The training pattern that pretreated each frame facial image input has been trained carries out recognition of face, including：To institute State the face feature vector obtained after long short-term memory Recognition with Recurrent Neural Network model output is handled through the 3rd pond layer.

4. facial expression recognizing method according to claim 1 or 2, it is characterised in that described respectively to the face figure As each frame facial image in sequence is pre-processed, including：

Face datection is carried out for every frame facial image in each frame facial image, human face region is determined；

The key feature points in the human face region are detected, and corresponding facial image is entered based on the key feature points detected Row alignment.

5. facial expression recognizing method according to claim 4, it is characterised in that in the detection human face region Key feature points, and alignment is carried out to corresponding facial image based on the key feature points detected, also include afterwards：

Facial image after alignment is subjected to editing and processing according to default template, to obtain the face figure of unified size Picture, wherein, the editing and processing includes following one or more kinds of：Shear treatment, scaling processing.

6. a kind of expression recognition device, it is characterised in that including：

Image acquisition unit, the human face image sequence to be identified for obtaining, the human face image sequence includes single frames or two frames Above facial image；

Image pre-processing unit, for being pre-processed respectively to each frame facial image in the human face image sequence；

Identifying processing unit, the training pattern for pretreated each frame facial image input have been trained carries out expression knowledge Not, the Expression Recognition result of the human face image sequence is obtained；

7. expression recognition device according to claim 6, it is characterised in that identifying processing unit specifically for：When When the human face image sequence includes two frame above facial images, the long short-term memory is circulated by first pond layer The face feature vector of each frame facial image of neural network model input is unified to carry out dimension-reduction treatment, obtains dimension-reduction treatment Face feature vector afterwards；

8. the expression recognition device according to claim 6 or 7, it is characterised in that the convolutional neural networks model Input to output end successively by the first convolutional layer, the second pond layer, the second convolutional layer and the 3rd pond layer building；

The identifying processing unit specifically for：To the long short-term memory Recognition with Recurrent Neural Network model output through the 3rd pond Change the face feature vector obtained after layer processing.
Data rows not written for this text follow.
`src/rtl/instr_port_arbiter.sv`:
```
// Two-port arbiter in front of a single-port combinational instruction ROM.
// Fetch has priority; debug is guaranteed a grant after MAX_WAIT lost cycles.
module instr_port_arbiter #(
    parameter int ADDR_W     = 32,
    parameter int DATA_W     = 32,
    parameter int DEPTH_LOG2 = 8,
    parameter int MAX_WAIT   = 4
) (
    input  logic              clk,
    input  logic              rst,
    input  logic              if_req,
    input  logic [ADDR_W-1:0] if_addr,
    output logic              if_gnt,
    output logic              if_stall,
    output logic              if_rvalid,
    output logic [DATA_W-1:0] if_rdata,
    input  logic              dbg_req,
    input  logic [ADDR_W-1:0] dbg_addr,
    output logic              dbg_gnt,
    output logic              dbg_rvalid,
    output logic [DATA_W-1:0] dbg_rdata,
    output logic              dbg_err,
    output logic              rom_ce,
    output logic [ADDR_W-1:0] rom_addr,
    input  logic [DATA_W-1:0] rom_instr
);

    localparam logic [3:0] MAX_WAIT_C = 4'(MAX_WAIT);

    logic [3:0]        wait_cnt_q, wait_cnt_d;
    logic              if_rvalid_q, if_rvalid_d;
    logic [DATA_W-1:0] if_rdata_q, if_rdata_d;
    logic              dbg_rvalid_q, dbg_rvalid_d;
    logic [DATA_W-1:0] dbg_rdata_q, dbg_rdata_d;
    logic              dbg_err_q, dbg_err_d;

    logic              dbg_wins;
    logic              any_gnt;
    logic              in_range;
    logic [DATA_W-1:0] rom_data;

    // NOTE: every signal driven here gets a value on every path, so no latches are inferred.
    always_comb begin
        dbg_wins = dbg_req & (~if_req | (wait_cnt_q == MAX_WAIT_C));
        dbg_gnt  = dbg_wins;
        if_gnt   = if_req & ~dbg_wins;
        if_stall = if_req & ~if_gnt;
        any_gnt  = if_gnt | dbg_gnt;

        rom_addr = '0;
        if (dbg_gnt)
            rom_addr = dbg_addr;
        else if (if_gnt)
            rom_addr = if_addr;

        in_range = (rom_addr[ADDR_W-1:DEPTH_LOG2+2] == '0);
        rom_ce   = any_gnt & in_range;
        // Out-of-range reads return zero (a NOP for the pipeline).
        rom_data = rom_ce ? rom_instr : '0;
    end

    always_comb begin
        wait_cnt_d = '0;
        if (dbg_req && !dbg_gnt)
            wait_cnt_d = (wait_cnt_q == MAX_WAIT_C) ? MAX_WAIT_C : wait_cnt_q + 4'd1;

        if_rvalid_d  = if_gnt;
        if_rdata_d   = if_gnt ? rom_data : if_rdata_q;
        dbg_rvalid_d = dbg_gnt;
        dbg_rdata_d  = dbg_gnt ? rom_data : dbg_rdata_q;
        dbg_err_d    = dbg_gnt & ~in_range;
    end

    // NOTE: sequential state uses non-blocking assignments so all flops update from pre-edge values.
    always_ff @(posedge clk) begin
        if (rst) begin
            wait_cnt_q   <= '0;
            if_rvalid_q  <= 1'b0;
            if_rdata_q   <= '0;
            dbg_rvalid_q <= 1'b0;
            dbg_rdata_q  <= '0;
            dbg_err_q    <= 1'b0;
        end else begin
            wait_cnt_q   <= wait_cnt_d;
            if_rvalid_q  <= if_rvalid_d;
            if_rdata_q   <= if_rdata_d;
            dbg_rvalid_q <= dbg_rvalid_d;
            dbg_rdata_q  <= dbg_rdata_d;
            dbg_err_q    <= dbg_err_d;
        end
    end

    assign if_rvalid  = if_rvalid_q;
    assign if_rdata   = if_rdata_q;
    assign dbg_rvalid = dbg_rvalid_q;
    assign dbg_rdata  = dbg_rdata_q;
    assign dbg_err    = dbg_err_q;

endmodule

```
`config.mk`:
```
export PLATFORM = sky130hd
export DESIGN_NAME = instr_port_arbiter
export DESIGN_NICKNAME = d
export VERILOG_FILES = /design/src/rtl/instr_port_arbiter.sv
export SDC_FILE = /design/constraint.sdc
export NUM_CORES = 1
export LEC_CHECK = 0
export CAP_MARGIN = 20
export CELL_PAD_IN_SITES_DETAIL_PLACEMENT = 0
export CELL_PAD_IN_SITES_GLOBAL_PLACEMENT = 1
export CORE_ASPECT_RATIO = 1.75
export CORE_UTILIZATION = 26
export DETAILED_ROUTE_END_ITERATION = 8
export PLACE_DENSITY = 0.93
export SETUP_SLACK_MARGIN = 0.5
export SLEW_MARGIN = 15
export SYNTH_ARGS = -nofsm -noshare
export SYNTH_HDL_FRONTEND = slang
export SYNTH_SLANG_ARGS = --single-unit
```
`constraint.sdc`:
```
create_clock -name clk -period 4.6 [get_ports clk]
set_clock_uncertainty 0.1 [all_clocks]
set_input_delay 0.46 -clock clk [delete_from_list [all_inputs] [get_ports clk]]
set_output_delay 0.46 -clock clk [all_outputs]
set_load 0.02 [all_outputs]
```
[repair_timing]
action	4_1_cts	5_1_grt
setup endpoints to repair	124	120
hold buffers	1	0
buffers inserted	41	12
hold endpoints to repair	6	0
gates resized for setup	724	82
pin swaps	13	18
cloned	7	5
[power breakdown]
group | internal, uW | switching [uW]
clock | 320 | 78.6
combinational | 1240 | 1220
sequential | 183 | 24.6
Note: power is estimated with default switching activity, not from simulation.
$ cat config.mk
export PLATFORM = sky130hd
export DESIGN_NAME = baccarat_sequencer
export DESIGN_NICKNAME = d
export VERILOG_FILES = /design/src/rtl/baccarat_sequencer.sv
export SDC_FILE = /design/constraint.sdc
export NUM_CORES = 1
export LEC_CHECK = 0
export CAP_MARGIN = 20
export CORE_AREA = 8 8 45 47
export DETAILED_ROUTE_END_ITERATION = 7
export DIE_AREA = 0 0 53 55
export DONT_BUFFER_PORTS = 1
export PLACE_DENSITY = 0.59
export SLEW_MARGIN = 30
export SYNTH_ARGS = -nofsm -noshare
export SYNTH_HDL_FRONTEND = slang
export SYNTH_SLANG_ARGS = --single-unit
$ cat constraint.sdc
create_clock -name slow_clock -period 3.8 [get_ports slow_clock]
set_input_delay 0.38 -clock slow_clock [delete_from_list [all_inputs] [get_ports slow_clock]]
set_output_delay 0.38 -clock slow_clock [all_outputs]
set_load 0.01 [all_outputs]
--- src/rtl/cam_pattern_gen.sv ---
// OV7670-style camera emulator: drives VSYNC/HREF/pixel bytes (RGB565, high byte first)
// in the PCLK domain with selectable test patterns, for exercising the capture path.
module cam_pattern_gen #(
  parameter int unsigned H_PIX    = 160,
  parameter int unsigned V_LINES  = 120,
  parameter int unsigned H_BLANK  = 16,
  parameter int unsigned VS_LINES = 3,
  parameter int unsigned V_BACK   = 2,
  parameter int unsigned V_FRONT  = 2
) (
  input  logic        CAM_PCLK,
  input  logic        rst,
  input  logic        en,
  input  logic [1:0]  mode,
  input  logic [15:0] solid_color,
  output logic        CAM_VSYNC,
  output logic        CAM_HREF,
  output logic [7:0]  CAM_px_data,
  output logic        frame_done,
  output logic [15:0] frame_cnt
);

  localparam int unsigned L       = 2*H_PIX + H_BLANK;
  localparam int unsigned VS_CYC  = VS_LINES*L;
  localparam int unsigned VB_CYC  = V_BACK*L;
  localparam int unsigned VF_CYC  = V_FRONT*L;
  localparam int unsigned M1      = (VS_CYC > VB_CYC) ? VS_CYC : VB_CYC;
  localparam int unsigned M2      = (VF_CYC > H_BLANK) ? VF_CYC : H_BLANK;
  localparam int unsigned CNT_MAX = (M1 > M2) ? M1 : M2;
  localparam int unsigned CW      = (CNT_MAX > 1) ? $clog2(CNT_MAX) : 1;
  localparam int unsigned BW      = (2*H_PIX > 1) ? $clog2(2*H_PIX) : 1;
  localparam int unsigned YW      = (V_LINES > 1) ? $clog2(V_LINES) : 1;
  localparam int unsigned BAR_W   = (H_PIX/8 > 0) ? H_PIX/8 : 1;

  typedef enum logic [2:0] {
    S_IDLE, S_VSYNC, S_VBACK, S_ACTIVE, S_HBLANK, S_VFRONT
  } state_t;

  state_t        state;
  logic [CW-1:0] cnt;
  logic [BW-1:0] bx;
  logic [YW-1:0] y;
  logic [1:0]    mode_q;
  logic [15:0]   color_q;

  function automatic logic [15:0] pixel(input logic [15:0] x, input logic [15:0] yy);
    logic [15:0] bar;
    logic [15:0] p;
    bar = x / 16'(BAR_W);
    p   = '0;
    case (mode_q)
      2'd0: p = color_q;
      2'd1: begin
        case (bar)
          16'd0:   p = 16'hFFFF;
          16'd1:   p = 16'hFFE0;
          16'd2:   p = 16'h07FF;
          16'd3:   p = 16'h07E0;
          16'd4:   p = 16'hF81F;
          16'd5:   p = 16'hF800;
          16'd6:   p = 16'h001F;
          default: p = 16'h0000;
        endcase
      end
      2'd2: p = {x[7:3], yy[6:1], ~x[7:3]};
      default: p = (x[3] ^ yy[3]) ? '1 : '0;
    endcase
    return p;
  endfunction

  function automatic logic [7:0] byte_of(input logic [BW-1:0] b, input logic [YW-1:0] yy);
    logic [15:0] p;
    p = pixel(16'(b >> 1), 16'(yy));
    return b[0] ? p[7:0] : p[15:8];
  endfunction

  // Data is registered from the index of the byte being launched on this edge,
  // so bx/y always name the byte currently on the bus.
  always_ff @(posedge CAM_PCLK or negedge rst) begin
    if (!rst) begin
      state       <= S_IDLE;
      cnt         <= '0;
      bx          <= '0;
      y           <= '0;
      mode_q      <= '0;
      color_q     <= '0;
      CAM_VSYNC   <= 1'b0;
      CAM_HREF    <= 1'b0;
      CAM_px_data <= '0;
      frame_done  <= 1'b0;
      frame_cnt   <= '0;
    end else begin
      frame_done <= 1'b0;
      case (state)
        S_IDLE: begin
          CAM_VSYNC   <= 1'b0;
          CAM_HREF    <= 1'b0;
          CAM_px_data <= '0;
          if (en) begin
            state     <= S_VSYNC;
            CAM_VSYNC <= 1'b1;
            cnt       <= '0;
            mode_q    <= mode;
            color_q   <= solid_color;
          end
        end
        S_VSYNC: begin
          if (cnt == CW'(VS_CYC - 1)) begin
            CAM_VSYNC <= 1'b0;
            state     <= S_VBACK;
            cnt       <= '0;
          end else begin
            cnt <= cnt + 1'b1;
          end
        end
        S_VBACK: begin
          if (cnt == CW'(VB_CYC - 1)) begin
            state       <= S_ACTIVE;
            CAM_HREF    <= 1'b1;
            bx          <= '0;
            y           <= '0;
            CAM_px_data <= byte_of('0, '0);
          end else begin
            cnt <= cnt + 1'b1;
          end
        end
        S_ACTIVE: begin
          if (bx == BW'(2*H_PIX - 1)) begin
            state       <= S_HBLANK;
            CAM_HREF    <= 1'b0;
            CAM_px_data <= '0;
            cnt         <= '0;
          end else begin
            bx          <= bx + 1'b1;
            CAM_px_data <= byte_of(bx + 1'b1, y);
          end
        end
        S_HBLANK: begin
          if (cnt == CW'(H_BLANK - 1)) begin
            cnt <= '0;
            if (y == YW'(V_LINES - 1)) begin
              state <= S_VFRONT;
            end else begin
              state       <= S_ACTIVE;
              CAM_HREF    <= 1'b1;
              bx          <= '0;
              y           <= y + 1'b1;
              CAM_px_data <= byte_of('0, y + 1'b1);
            end
          end else begin
            cnt <= cnt + 1'b1;
          end
        end
        S_VFRONT: begin
          // The done cycle is spent in IDLE, which relaunches VSYNC on the next edge if en is high.
          if (cnt == CW'(VF_CYC - 1)) begin
            frame_done <= 1'b1;
            frame_cnt  <= frame_cnt + 1'b1;
            state      <= S_IDLE;
            cnt        <= '0;
          end else begin
            cnt <= cnt + 1'b1;
          end
        end
        default: state <= S_IDLE;
      endcase
    end
  end

endmodule

--- config.mk ---
export PLATFORM = sky130hd
export DESIGN_NAME = cam_pattern_gen
export DESIGN_NICKNAME = d
export VERILOG_FILES = /design/src/rtl/cam_pattern_gen.sv
export SDC_FILE = /design/constraint.sdc
export NUM_CORES = 1
export LEC_CHECK = 0
export BUFFER_PORTS_ARGS = -buffer_cell sky130_fd_sc_hd__buf_2
export CAP_MARGIN = 20
export CORE_UTILIZATION = 35
export CTS_CLUSTER_DIAMETER = 60
export DETAILED_ROUTE_END_ITERATION = 8
export MAX_ROUTING_LAYER = met4
export PLACE_DENSITY = 0.63
export RECOVER_POWER = 100
export SLEW_MARGIN = 20
export SYNTH_ARGS = -nofsm -noshare
export SYNTH_HDL_FRONTEND = slang
export SYNTH_SLANG_ARGS = --single-unit
export TNS_END_PERCENT = 50
--- constraint.sdc ---
create_clock -name CAM_PCLK -period 4.6 [get_ports CAM_PCLK]
set_clock_uncertainty 0.05 [all_clocks]
set_input_delay 0.23 -clock CAM_PCLK [delete_from_list [all_inputs] [get_ports CAM_PCLK]]
set_output_delay 0.23 -clock CAM_PCLK [all_outputs]
set_load 0.005 [all_outputs]
==> summary.md, run 1 <==
| Metric | Value |
|---|---|
| Status | `finished, violations left` |
| Failing checks | `capacitance limit, slew limit` |
| Worst vdd ir | `0.251 mV` |
| Worst skew pair latency | `350 ps` |
| Netlist Area Pre-Place | `4700 um^2` |
| Min-delay worst type | `in2reg` |
| Layout cells sized above 1 | `14.4%` |
| Slowest stage cell on the critical path | `dfrtp_1` |
| Via count of the first global-routing pass | `4,092` |
| Largest area contributor in the netlist | `dfrtp_1` |
| Slew margin rel. | `-49.3%` |
| Synth warn | `0` |
| Asr flop ratio synth | `100%` |
| Core area | `12,900 um^2` |
| Pwr Density | `533 nW/um^2` |
| FF+latch count, synth | `74` |
| EDFF count, synth | `0` |
| Total GRT Usage | `18.7%` |
| Core Util, Final | `41.7%` |
| Pre-antenna DRT Iters | `5` |
| WL/cell | `16.1 um` |
| Vias | `4,236` |
| Final period util | `90.5%` |
| Setup violations, final | `0` |
| IO buf count | `47` |
| CTS Sinks | `74` |
| Critical Path Start Type | `register` |
| Area of the multi-input gates | `2630 um^2` |
| Most common cell in the synthesized netlist | `dfrtp_1` |
| Register area | `1850 um^2` |
| Total CTS buffers | `9` |
| Chip height | `118 um` |
| Initial core utilization | `36.5%` |
| Avg Cell Area, Syn | `8.71 um^2` |
| Unique cell type count in the Yosys netlist | `67` |
| TritonCTS clock tree | `done` |
| Ys flop type | `dfrtp_1` |
| Post-CTS Hold Buffers | `0` |
| Crit. End Element | `register` |
| Sequential share of the synthesized area | `39.4%` |
| Antenna violations before repair | `0` |
| Min cycle time layout | `4160 ps` |
| Syn_nets | `566` |
| Dpl hpwl | `8.53 mm` |
| Io pins | `48` |
| F_max | `0.240 GHz` |
| Site row count | `41` |
| Worst-margin pin slew | `2240 ps` |
| Setup TNS | `0 ps` |
| DRC | `0` |
| DRT antenna net count | `0` |
| Die ar. | `13,900 um^2` |
| Routed WL | `12.0 mm` |
| DR vias/cell | `5.67` |
| Clk root buf | `clkbuf_16` |
| Worst path cell trace | `ha_1, and2_1, a21oi_1, nor2_1, nand2_1, ha_1, a21oi_2, a32oi_2, nor3_1, mux2i_1, a22oi_1, a41o_1, a21oi_1, o21ai_0` |
| RSZ-0062 raised after global routing | `no` |
| Worst path arrival time | `4320 ps` |
| Overflow after GRT | `0` |
| Static leakage power | `2.26 nW` |
| Layout area overhead | `14.1%` |
| Post-CTS sizing | `0` |
| Max H-tree Level | `3` |
| Worst path required time | `4760 ps` |
| Largest net degree at the start of global routing | `75` |
| Crit-path max FO | `14` |
| Max Transition Viols Final | `50` |
| Kind of critical path | `reg2reg` |
| Net count, final | `596` |
| Ant diodes | `0` |
| Endpoints failing hold | `0` |
| Drt initial violations | `344` |
| Cells after Synth | `540` |
| Synth cell count leaders | `74 x dfrtp_1, 53 x nand2_1, 52 x nor2_1` |
| Synth area leaders | `dfrtp_1 39%, mux2_2 5.3%, o21ai_0 4.7%` |
| Post-synth top area share | `39.4%` |
| First-pass GRT wire length | `20.3 mm` |
| Die Wd | `118 um` |
| Worst-path clk slew | `60 ps` |
| Clock Path Buffers | `2` |
| Final GP Congestion | `0.949` |
| Max-cap violation count | `1` |
| CP max stage delay | `610 ps` |
| Fillers | `1,275` |
| Number of buffers added for setup after CTS | `0` |
where the power goes:
group          internal, mW  switching (mW)  total, mW
Clock                 0.535           0.293      0.828
Combinational         0.410           0.578      0.988
Sequential            0.803           0.241       1.04
per-layer routing:
metal	GRT usage (%)	vias up	routed length [um]
li1	-	2033	-
met4	7.69	0	356
met3	4.46	33	781
met5	-	-	0
met1	24.3	1986	5520
met2	27.9	184	5350
stage by stage:
| step | worst slack, ps | instance area, um^2 | hold WS, ps | power [mW] | std cells |
|---|---|---|---|---|---|
| detailed placement | 596 | 5040 | 395 | 2.03 | 729 |
| finish | 439 | 5370 | 38.7 | 2.86 | 747 |
| global route | 87.5 | 5370 | 50.2 | 3.06 | 747 |
| CTS | 481 | 5390 | 37.9 | 2.88 | 745 |
| floorplan | 1280 | 4700 | -116 | 1.73 | 540 |
| global placement | 743 | 5040 | 388 | 2.02 | 729 |
critical path: cells and delay by family (launching register included):
family / cells / cell delay, ps
AOI/OAI and AO/OA: 7 / 1110
adders and majority gates: 2 / 730
DFF: 1 / 610
muxes: 1 / 320
and+or+nand+nor: 4 / 1200
sequential cells by signal, summed over array words and instances (netlist names):
signal and flops:
bx 9, CAM_px_data 8, state 3, y 7, CAM_VSYNC 1, mode_q 2, frame_done 1, cnt 10
CAM_HREF 1, frame_cnt 16, color_q 16
area by class of cell:
cell class / count / area share [%]
multi-input combinational: 417 / 48.9
sequential: 74 / 34.5
timing repair buffer: 54 / 5.01
clock buffer: 9 / 4.20
tap: 172 / 4.01
clock inverter: 7 / 2.36
inverter: 14 / 0.979
path summary, 6_finish.rpt:
check	from	endpoint	slack, ps	cells past startpoint
hold / removal	mode[0]	mode_q[0]$_DFFE_PN0P_	40	3
setup reg to reg	bx[0]$_DFFE_PN0P_	CAM_px_data[3]$_DFFE_PN0P_	440	14
max in group asynchronous	rst	state[1]$_DFFE_PN0P_	940	3
setup / recovery	bx[0]$_DFFE_PN0P_	CAM_px_data[3]$_DFFE_PN0P_	440	14
min in group asynchronous	rst	color_q[10]$_DFFE_PN0P_	680	2
hold reg to reg	frame_cnt[15]$_DFFE_PN0P_	frame_cnt[15]$_DFFE_PN0P_	420	1
cells in the final DEF, fill, tap and decap left out, types with 7 or more instances in the layout:
cell and n:
a211oi_1 7, a21oi_1 25, a31oi_1 12, and3_1 9, buf_2 32, clkbuf_1 17
clkbuf_16 9, dfrtp_1 74, inv_1 13, mux2_2 22, mux2i_1 9, nand2_1 54
nand3_1 21, nand4_1 10, nor2_1 52, nor3_1 15, o21ai_0 46, o31ai_1 7
xnor2_1 19, xor2_1 11
logic make-up after synthesis:
kind of cell / synth area share, %
buffers and inverters: 4.50
AO/OA/AOI/OAI: 20.4
flip-flops: 39.4
AND/OR/NAND/NOR: 21.4
adder cells (fa/ha/maj): 1.54
XOR/XNOR: 5.59
multiplexers: 7.18
Power figures use the tool's default switching activity.
==> inputs of run 2 (changes only) <==
--- a/config.mk
+++ b/config.mk
@@ -7,6 +7,7 @@
 export LEC_CHECK = 0
 export BUFFER_PORTS_ARGS = -buffer_cell sky130_fd_sc_hd__buf_2
 export CAP_MARGIN = 20
+export CORE_ASPECT_RATIO = 1.2
 export CORE_UTILIZATION = 35
 export CTS_CLUSTER_DIAMETER = 60
 export DETAILED_ROUTE_END_ITERATION = 8
==> run 2 against run 1 <==
Against the previous run: the flow still finishes with violations (capacitance limit, slew limit); critical path depth stayed put; worst setup slack worse by 37 ps; cell area is 1.5% lower; critical endpoint is now CAM_px_data[2]$_DFFE_PN0P_.
==> summary.md, run 2 (same netlist as run 1, synthesis figures left out) <==
| Metric | Value |
|---|---|
| Die Wd | `108 um (was 118 um)` |
| Core Util, Final | `40.1% (was 41.7%)` |
| CP max stage delay | `620 ps (was 610 ps)` |
| WL met3 | `565 um (was 781 um)` |
| F_max | `0.238 GHz (was 0.240 GHz)` |
| Total CTS buffers | `9 (unchanged)` |
| Worst path cell trace | `ha_1, nand4_1, or3_1, and2_1, inv_1, ha_1, a21oi_2, a32oi_2, nor3_1, mux2i_1, a22oi_1, a41o_1, nand2_1, o21ai_1 (was ha_1, and2_1, a21oi_1, nor2_1, nand2_1, ha_1, a21oi_2, a32oi_2, nor3_1, mux2i_1, a22oi_1, a41o_1, a21oi_1, o21ai_0)` |
| Static leakage power | `2.22 nW (was 2.26 nW)` |
| Pre-antenna DRT Iters | `5 (unchanged)` |
| Status | `finished, violations left (unchanged)` |
| Post-CTS sizing | `0 (unchanged)` |
| Drt initial violations | `218 (was 344)` |
| Biggest regs | `color_q x16, frame_cnt x16, cnt x10 (unchanged)` |
| Clock Path Buffers | `2 (unchanged)` |
| Via count of the first global-routing pass | `4,076 (was 4,092)` |
| IO buf count | `47 (unchanged)` |
| Dpl hpwl | `8.85 mm (was 8.53 mm)` |
| Overflow after GRT | `0 (unchanged)` |
| Crit. End Element | `register (unchanged)` |
| Routed WL | `12.5 mm (was 12.0 mm)` |
| Layout area overhead | `12.3% (was 14.1%)` |
| Worst setup margin | `401 ps (was 439 ps)` |
| Worst skew pair latency | `350 ps (about the same)` |
| Worst path arrival time | `4350 ps (was 4320 ps)` |
| Vias | `4,268 (was 4,236)` |
| Register area | `1850 um^2 (unchanged)` |
| Max Transition Viols Final | `75 (was 50)` |
| DRC | `0 (unchanged)` |
| WL/cell | `16.9 um (was 16.1 um)` |
| Slew margin rel. | `-24.2% (was -49.3%)` |
| CTS Sinks | `74 (unchanged)` |
| Met2 WL | `5.93 mm (was 5.35 mm)` |
| Site row count | `46 (was 41)` |
| First-pass GRT wire length | `20.7 mm (was 20.3 mm)` |
| Min cycle time layout | `4200 ps (was 4160 ps)` |
| Chip height | `129 um (was 118 um)` |
| Crit-path max FO | `14 (unchanged)` |
| Max-cap violation count | `1 (unchanged)` |
| Min-delay worst type | `in2reg (unchanged)` |
| Setup TNS | `0 ps (unchanged)` |
| Layout cells sized above 1 | `14.7% (was 14.4%)` |
| Worst-path clk slew | `60 ps (about the same)` |
| M1 WL | `5.63 mm (was 5.52 mm)` |
| Io pins | `48 (unchanged)` |
| CP delay by family, top | `simple AND/OR/NAND/NOR gates (unchanged)` |
| Final period util | `91.3% (was 90.5%)` |
| Area of the multi-input gates | `2630 um^2 (unchanged)` |
| Pre-CTS WS | `497 ps (was 596 ps)` |
| Failing checks | `capacitance limit, slew limit (unchanged)` |
| Setup violations, final | `0 (unchanged)` |
| Antenna violations before repair | `0 (unchanged)` |
| Fillers | `1,335 (was 1,275)` |
| Most frequent cells in the layout | `74 x dfrtp_1, 54 x nand2_1, 52 x nor2_1, 45 x o21ai_0, 33 x buf_2 (was 74 x dfrtp_1, 54 x nand2_1, 52 x nor2_1, 46 x o21ai_0, 32 x buf_2)` |
| Number of buffers added for setup after CTS | `0 (unchanged)` |
| Final GP Congestion | `0.926 (was 0.949)` |
| Endpoints failing hold | `0 (unchanged)` |
| Worst path most repeated cell | `ha_1` |
| Core area | `13,200 um^2 (was 12,900 um^2)` |
| Worst-margin pin slew | `1860 ps (was 2240 ps)` |
| Most common cell after layout, fill and taps aside | `dfrtp_1 (unchanged)` |
| Worst path required time | `4750 ps (was 4760 ps)` |
| Post-CTS Hold Buffers | `0 (unchanged)` |
| Ant diodes | `0 (unchanged)` |
| Clk root buf | `clkbuf_16 (unchanged)` |
| Net count, final | `593 (was 596)` |
| DR vias/cell | `5.77 (was 5.67)` |
| Critical Path Start Type | `register (unchanged)` |
| Initial core utilization | `35.7% (was 36.5%)` |
| Die ar. | `13,900 um^2 (about the same)` |
| Worst vdd ir | `0.248 mV (was 0.251 mV)` |
| TritonCTS clock tree | `done (unchanged)` |
| Largest net degree at the start of global routing | `75 (unchanged)` |
| Max H-tree Level | `3 (unchanged)` |
| Buf/Inv on CP | `1 (was 0)` |
| Total GRT Usage | `19.7% (was 18.7%)` |
| Kind of critical path | `reg2reg (unchanged)` |
| RSZ-0062 raised after global routing | `no (unchanged)` |
| Pwr Density | `524 nW/um^2 (was 533 nW/um^2)` |
| Slowest stage cell on the critical path | `dfrtp_1 (unchanged)` |
| Highest metal used | `met4 (unchanged)` |
| DRT antenna net count | `0 (unchanged)` |
[run 2: cell types whose count changed in the layout (fill, tap and decap cells not counted), sizes merged]
cell	previous run	this run
clkinvlp	1	2
dlygate4sd3	1	0
bufinv	3	1
clkbuf	26	25
inv	14	15
dlymetal6s4s	1	0
[run 2: metal layers]
metal,GRT usage [%],up-vias
met4,10.7,0
met3,3.34,29
met1,24.7,2068
li1,-,2020
met5,-,-
met2,30.2,151
[run 2: worst paths after layout]
kind / startpoint / to / slack (ps) / cells after the start
setup / recovery: bx[0]$_DFFE_PN0P_ / CAM_px_data[2]$_DFFE_PN0P_ / 400 / 14
hold reg to reg: frame_cnt[15]$_DFFE_PN0P_ / frame_cnt[15]$_DFFE_PN0P_ / 420 / 1
min in group asynchronous: rst / frame_cnt[15]$_DFFE_PN0P_ / 340 / 1
max in group asynchronous: rst / bx[4]$_DFFE_PN0P_ / 3050 / 1
hold / removal: mode[0] / mode_q[0]$_DFFE_PN0P_ / 30 / 3
setup reg to reg: bx[0]$_DFFE_PN0P_ / CAM_px_data[2]$_DFFE_PN0P_ / 400 / 14
[run 2: report_power, final]
group          switching [mW]  internal (mW)
clock network           0.301          0.424
registers               0.253          0.803
logic                   0.582          0.404
total                    1.14           1.63
[run 2: metrics by stage]
stage | std cells | power, mW | instance area (um^2) | hold WS (ps)
after detailed placement | 724 | 2.04 | 5030 | 388
after global placement | 724 | 2.02 | 5030 | 387
final | 740 | 2.77 | 5280 | 33.7
after global routing | 740 | 2.96 | 5280 | 52.4
after floorplan | 540 | 1.73 | 4700 | -116
after CTS | 740 | 2.78 | 5330 | 17.9
[run 2: cell type report]
class / instances / area share, %
Inverter: 14 / 0.995
Timing Repair Buffer: 51 / 4.57
Multi-Input combinational cell: 417 / 49.7
Sequential cell: 74 / 35.1
Tap cell: 168 / 3.98
Clock buffer: 9 / 4.26
Clock inverter: 7 / 1.44
[run 2: worst reg2reg max path, delay by kind of cell (launching register included)]
family / cells / cell delay [ps]
adder cells (fa/ha/maj): 2 / 710
buffers and inverters: 1 / 100
AND/OR/NAND/NOR: 5 / 1410
AO/OA/AOI/OAI: 5 / 810
multiplexers: 1 / 350
flip-flops: 1 / 620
9. the expression recognition device according to claim 6 or 7, it is characterised in that described image pretreatment unit has Body is used for：Face datection is carried out for every frame facial image in each frame facial image, human face region is determined；Detection is described Key feature points in human face region, and alignment is carried out to corresponding facial image based on the key feature points detected.

10. expression recognition device according to claim 9, it is characterised in that described image pretreatment unit is specific It is additionally operable to：Facial image after alignment is subjected to editing and processing according to default template, to obtain the face of unified size Image, wherein, the editing and processing includes following one or more kinds of：Shear treatment, scaling processing.